We translated each dataset independently, as each required specific considerations. The code to reproduce the translations is available in the dataset_translation folder. While a large part of all examples can be successfully translated with clever prompting, manual post-processing was required to fill in the gaps.

License

This project is licensed under the Apache 2.0 License. However, please note that the original datasets being translated may have their own licenses, so make sure to respect and adhere to them when using the translated benchmarks.

We hope that these translated benchmarks empower the German NLP community and contribute to advancements in multilingual language modeling. Happy coding and researching!

References

Great thanks to the creators of the original datasets for making them available to the public. Please consider citing the original papers if you use the datasets in your research.

HellaSwag: Can a Machine Really Finish Your Sentence? (Zellers et al. 2019)

@inproceedings{zellers2019hellaswag,
    title={HellaSwag: Can a Machine Really Finish Your Sentence?},
    author={Zellers, Rowan and Holtzman, Ari and Bisk, Yonatan and Farhadi, Ali and Choi, Yejin},
    booktitle ={Proceedings of the 57th Annual Meeting of the Association for Computational Linguistics},
    year={2019}
}

TruthfulQA: Measuring How Models Mimic Human Falsehoods (Lin et al. 2021)

@misc{lin2021truthfulqa,
    title={TruthfulQA: Measuring How Models Mimic Human Falsehoods},
    author={Stephanie Lin and Jacob Hilton and Owain Evans},
    year={2021},
    eprint={2109.07958},
    archivePrefix={arXiv},
    primaryClass={cs.CL}
}

Measuring Massive Multitask Language Understanding (Hendrycks et al. 2021)
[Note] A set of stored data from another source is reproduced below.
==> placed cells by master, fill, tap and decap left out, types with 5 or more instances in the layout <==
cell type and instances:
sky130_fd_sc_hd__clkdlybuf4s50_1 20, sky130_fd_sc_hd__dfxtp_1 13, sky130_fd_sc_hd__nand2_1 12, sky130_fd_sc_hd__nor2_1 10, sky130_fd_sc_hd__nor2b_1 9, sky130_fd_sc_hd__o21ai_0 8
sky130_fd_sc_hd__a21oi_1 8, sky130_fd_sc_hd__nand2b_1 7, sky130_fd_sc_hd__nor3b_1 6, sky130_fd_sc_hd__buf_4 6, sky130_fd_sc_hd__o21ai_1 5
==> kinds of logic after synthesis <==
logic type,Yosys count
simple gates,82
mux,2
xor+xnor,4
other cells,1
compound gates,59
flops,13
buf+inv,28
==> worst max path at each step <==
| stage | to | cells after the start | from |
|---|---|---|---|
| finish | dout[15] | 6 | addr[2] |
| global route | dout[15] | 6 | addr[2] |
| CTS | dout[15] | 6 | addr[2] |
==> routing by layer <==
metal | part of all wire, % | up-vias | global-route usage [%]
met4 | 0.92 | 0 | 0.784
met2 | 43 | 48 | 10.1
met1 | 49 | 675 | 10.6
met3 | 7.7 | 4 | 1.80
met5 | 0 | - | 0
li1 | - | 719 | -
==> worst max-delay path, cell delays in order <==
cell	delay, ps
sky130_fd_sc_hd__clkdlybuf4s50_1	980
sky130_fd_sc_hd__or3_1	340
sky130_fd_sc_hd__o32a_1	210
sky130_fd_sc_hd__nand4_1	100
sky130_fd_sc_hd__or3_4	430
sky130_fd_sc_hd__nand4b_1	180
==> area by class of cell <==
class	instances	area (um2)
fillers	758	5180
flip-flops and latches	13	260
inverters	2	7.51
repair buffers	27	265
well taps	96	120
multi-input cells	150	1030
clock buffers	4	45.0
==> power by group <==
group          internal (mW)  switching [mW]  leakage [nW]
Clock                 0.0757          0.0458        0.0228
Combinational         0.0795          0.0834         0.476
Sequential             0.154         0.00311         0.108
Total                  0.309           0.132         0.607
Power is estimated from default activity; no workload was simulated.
--- flow/design.v ---
module spi_master(
    input clk,        
    input reset,       
    input start,       
    input [7:0] data,  
    output reg SCLK = 0,
    output reg MOSI = 0,
    output reg SS = 1   
);
    parameter CLKS_PER_HALF_BIT = 25;
    reg [7:0] clk_counter = 0;
    reg [2:0] bit_index = 0;  
    reg [7:0] tx_data;
    reg tx_active = 0;
    always @(posedge clk or posedge reset) begin
        if (reset) begin
            SCLK <= 0;
            MOSI <= 0;
            SS <= 1;
            clk_counter <= 0;
            bit_index <= 7;
            tx_active <= 0;
        end else begin
            if (start && !tx_active) begin
                tx_active <= 1;
                SS <= 0;          
                tx_data <= data;  
                bit_index <= 7;   
                clk_counter <= 0;
                MOSI <= data[7];  
            end 
            else if (tx_active) begin
                clk_counter <= clk_counter + 1;
                if (clk_counter == CLKS_PER_HALF_BIT - 1) begin
                    SCLK <= 1;
                end 
                else if (clk_counter == (CLKS_PER_HALF_BIT * 2) - 1) begin
                    SCLK <= 0;
                    clk_counter <= 0;
                    if (bit_index > 0) begin
                        bit_index <= bit_index - 1;
                        MOSI <= tx_data[bit_index - 1];
                    end else begin
                        tx_active <= 0;
                        SS <= 1;
                    end
                end
            end
        end
    end
endmodule
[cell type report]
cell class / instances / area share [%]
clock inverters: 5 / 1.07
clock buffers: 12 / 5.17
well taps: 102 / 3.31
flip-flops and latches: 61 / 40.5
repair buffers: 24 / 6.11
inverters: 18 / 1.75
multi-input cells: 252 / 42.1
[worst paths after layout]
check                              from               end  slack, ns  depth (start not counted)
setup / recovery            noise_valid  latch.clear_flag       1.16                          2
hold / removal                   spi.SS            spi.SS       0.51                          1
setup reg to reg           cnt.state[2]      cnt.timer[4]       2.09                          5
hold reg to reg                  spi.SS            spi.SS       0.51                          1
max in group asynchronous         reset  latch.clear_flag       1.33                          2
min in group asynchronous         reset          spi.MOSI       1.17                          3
module disp_mux_seven_seg(
        input logic clk,
        input logic reset,
        input logic [3:0] in0,      
        input logic [3:0] in1,      
        input logic [3:0] in2,      
        input logic [3:0] in3,      
        input logic [4:0] seg_dis,  
        output logic [6:0] seg_n,   
        output logic [7:0] an       
    );
    localparam N = 19;  
    logic [N-1:0] q_reg;
    always_ff @(posedge clk)
    begin
        if (reset) q_reg <=0;
        else q_reg <= q_reg + 1;
    end
    logic [6:0] seg0;
    logic [6:0] seg1;
    logic [6:0] seg2;
    logic [6:0] seg3;
    adv_seven_seg_n D0(.data(in0), .segs_n(seg0));
    adv_seven_seg_n D1(.data(in1), .segs_n(seg1));
    adv_seven_seg_n D2(.data(in2), .segs_n(seg2));
    adv_seven_seg_n D3(.data(in3), .segs_n(seg3));
    always_comb
    begin
        case(q_reg[N-1:N-2])
            2'b00: begin
                seg_n = seg0;
                an = 8'b11111110 | seg_dis;
            end
            2'b01: begin
                seg_n = seg1;
                an = 8'b11111101 | seg_dis;
            end
            2'b10: begin
                seg_n = seg2;
                an = 8'b11111011 | seg_dis;
            end
            2'b11: begin
                seg_n = seg3;
                an = 8'b11110111 | seg_dis;
            end
        endcase
    end
endmodule: disp_mux_seven_seg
@article{hendryckstest2021,
  title={Measuring Massive Multitask Language Understanding},
  author={Dan Hendrycks and Collin Burns and Steven Basart and Andy Zou and Mantas Mazeika and Dawn Song and Jacob Steinhardt},
  journal={Proceedings of the International Conference on Learning Representations (ICLR)},
  year={2021}
}

Think you have Solved Question Answering? Try ARC, the AI2 Reasoning Challenge (Clark et al. 2018)

@article{allenai:arc,
    author    = {Peter Clark  and Isaac Cowhey and Oren Etzioni and Tushar Khot and
                    Ashish Sabharwal and Carissa Schoenick and Oyvind Tafjord},
    title     = {Think you have Solved Question Answering? Try ARC, the AI2 Reasoning Challenge},
    journal   = {arXiv:1803.05457v1},
    year      = {2018},
}

Disclaimer: This repository is not affiliated with or endorsed by the creators of the original benchmarks.